Welcome to the weekend blitz for Elephant And Pinky Moon today I am here to entice you with an excerpt and a giveaway but before that here is what the book is about.
Twenty-eight-year-old Nina lives a quiet, unassuming life, happy (ish) with her job, maybe not quite as happy with her non-existent love-life (but who has everything) and content to trundle along with her nice, predictable daily routine.
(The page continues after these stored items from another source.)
===== config.mk =====
export PLATFORM = sky130hd
export DESIGN_NAME = mem_access_stage_flat
export DESIGN_NICKNAME = d
export VERILOG_FILES = /design/src/rtl/mem_access_stage_pkg.sv /design/src/rtl/mem_access_stage_if.sv /design/src/rtl/mem_access_stage_mem_wb_reg.sv /design/src/rtl/mem_access_stage.sv /design/src/flat_wrapper.sv
export SDC_FILE = /design/constraint.sdc
export NUM_CORES = 1
export LEC_CHECK = 0
export ABC_AREA = 1
export BUFFER_PORTS_ARGS = -buffer_cell sky130_fd_sc_hd__clkbuf_2
export CAP_MARGIN = 20
export CORE_MARGIN = 8
export CORE_UTILIZATION = 40
export CTS_BUF_LIST = sky130_fd_sc_hd__clkbuf_16
export DETAILED_ROUTE_END_ITERATION = 10
export MAX_ROUTING_LAYER = met4
export PLACE_DENSITY = 0.79
export RECOVER_POWER = 25
export SYNTH_ARGS = -nofsm -noshare
export SYNTH_HDL_FRONTEND = slang
export SYNTH_SLANG_ARGS = --single-unit

===== constraint.sdc =====
create_clock -name clk -period 1.2 [get_ports clk]
set_clock_uncertainty 0.15 [all_clocks]
set_input_delay 0.24 -clock clk [delete_from_list [all_inputs] [get_ports clk]]
set_output_delay 0.24 -clock clk [all_outputs]
set_load 0.01 [all_outputs]

===== src/rtl/mem_access_stage_pkg.sv =====
// Shared types and defaults for the MIPS MEM stage (mem_access_stage) and its MEM/WB register.
package mem_stage_pkg;

    localparam int unsigned ADDR_W_DEF         = 10;
    localparam int unsigned TIMEOUT_CYCLES_DEF = 16;

    typedef enum logic {
        IDLE = 1'b0,
        BUSY = 1'b1
    } state_t;

    typedef struct packed {
        logic regWrite;
        logic memToReg;
    } wb_ctrl_t;

    localparam wb_ctrl_t WB_BUBBLE = '{regWrite: 1'b0, memToReg: 1'b0};

endpackage


===== src/rtl/mem_access_stage_if.sv =====
// Data-memory req/ack bus between the MEM stage (master) and the data memory (slave).
interface mem_access_stage_if
    import mem_stage_pkg::*;
#(
    parameter int unsigned ADDR_W = ADDR_W_DEF
);
    logic              dmem_req;
    logic              dmem_we;
    logic [ADDR_W-1:0] dmem_addr;
    logic [31:0]       dmem_wdata;
    logic [31:0]       dmem_rdata;
    logic              dmem_ack;

    modport master (
        output dmem_req, dmem_we, dmem_addr, dmem_wdata,
        input  dmem_rdata, dmem_ack
    );

    modport slave (
        input  dmem_req, dmem_we, dmem_addr, dmem_wdata,
        output dmem_rdata, dmem_ack
    );
endinterface


===== src/rtl/mem_access_stage_mem_wb_reg.sv =====
// MEM/WB pipeline register: loads a bubble while stalled, captures load data only when told to.
module mem_wb_reg
    import mem_stage_pkg::*;
(
    input  logic        clk,
    input  logic        rst_n,
    input  logic        i_stall,
    input  logic        i_rdLoad,
    input  logic [31:0] i_rdData,
    input  logic [31:0] i_aluResult,
    input  logic [4:0]  i_destReg,
    input  wb_ctrl_t    i_ctrl,
    output logic [31:0] o_readData,
    output logic [31:0] o_aluResult,
    output logic [4:0]  o_destReg,
    output wb_ctrl_t    o_ctrl
);
    logic [31:0] r_readData;
    logic [31:0] r_aluResult;
    logic [4:0]  r_destReg;
    wb_ctrl_t    r_ctrl;

    always_ff @(posedge clk) begin
        if (!rst_n) begin
            r_readData  <= '0;
            r_aluResult <= '0;
            r_destReg   <= '0;
            r_ctrl      <= WB_BUBBLE;
        end else if (i_stall) begin
            // data fields hold so a bubble never disturbs forwarding values
            r_ctrl <= WB_BUBBLE;
        end else begin
            r_aluResult <= i_aluResult;
            r_destReg   <= i_destReg;
            r_ctrl      <= i_ctrl;
            if (i_rdLoad) begin
                r_readData <= i_rdData;
            end
        end
    end

    assign o_readData  = r_readData;
    assign o_aluResult = r_aluResult;
    assign o_destReg   = r_destReg;
    assign o_ctrl      = r_ctrl;
endmodule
That is, until her octogenarian grandmother talks Nina into accompanying her on holiday.
Nina envisages sedate walks along the promenade, afternoon naps by the pool, and bingo in the evening. What she actually gets is too much vodka, adult games of “pin the tail on the donkey” and dancing on a bar whilst flaunting her knickers – and that’s just her gran!
‘How old are you?’ Flossie asked him, polishing off the rest of the second carafe of wine. No one else had managed as much as a sip of the stuff, and Nina suspected the restaurant owners weren’t prepared to bring out any more for free.
‘Do you like older women?’
‘Er…’ The poor bloke was bewildered, and Nina didn’t blame him. Welcome to my world.
‘Not for me,’ Flossie said. ‘For her. I like my men with a bit more experience, but I doubt my granddaughter is too fussy.’
Nina flushed scarlet. How could Flossie do this to her? What was wrong with the woman; didn’t she have a filter on that mouth of hers? Dear lord, take me now before I do something we’ll both regret, Nina prayed.
‘Will. You. Stop. Trying. To. Set. Me. Up.’
As a collective, Hunk and Co were pissing themselves with laughter. No wonder, and Nina would be too, if she were in their shoes. One of them had his hands over his face, shoulders shaking, and odd snorting noises coming out of his nose.
‘Sorry guys,’ she said. ‘My Gran seems to think I need a man. I don’t.’
‘Oh, Nina love, you’re not a lesbian, are you? Not that I’ve got anything against them, you understand, but I want to see you get married and have babies.’
More snorting and lots of falling off their seats from the men around them.
Martin took a shuddering breath, his face bright red, and said, ‘You don’t need a man to have babies.’
Flossie sat up straighter in her chair. ‘I know very well where babies come from, young man, and the immaculate conception only happened once. My Nina is no virgin.’
‘Arrggg! Stop, you’ve gotta stop. I can’t take any more,’ Martin cried. The rest of his mates were unable to speak.
Nina wished Flossie couldn’t speak either, and if the old woman didn’t shut up, Nina was gonna make her.
‘Anyone got any gaffer tape?’ Nina asked, and it wasn’t a joke. She turned to Flossie. ‘One, a woman can get sperm from a donor, she doesn’t need to have a husband or a partner to have a baby. Two, women can marry other women, men can marry men. Three, I am not a lesbian, and if I was, it would be none of your business.’
Flossie thought for a moment. Hunk and Co waited with barely supressed excitement for the old woman’s next words.
They weren’t disappointed.
‘I have got this bit right though,’ her gran said. ‘You’re definitely not a virgin, are you?’
That Flossie sounds like a right character doesn’t she… if you want to read more then be sure to enter the giveaway to win…
If you’d like to know a bit more about the book then check out the other stops…
Lilac spends all her time writing, or reading, or thinking about writing or reading, often to the detriment of her day job, her family, and the housework. She apologises to her employer and her loved ones, but the house will simply have to deal with it!
She calls Worcester home, though she would prefer to call somewhere hot and sunny home, somewhere with a beach and cocktails and endless opportunities for snoozing in the sun…
When she isn’t hunched over a computer or dreaming about foreign shores, she enjoys creating strange, inedible dishes in the kitchen, accusing her daughter of stealing (she meant to say “borrowing”) her clothes, and fighting with her husband over whose turn it is to empty the dishwasher.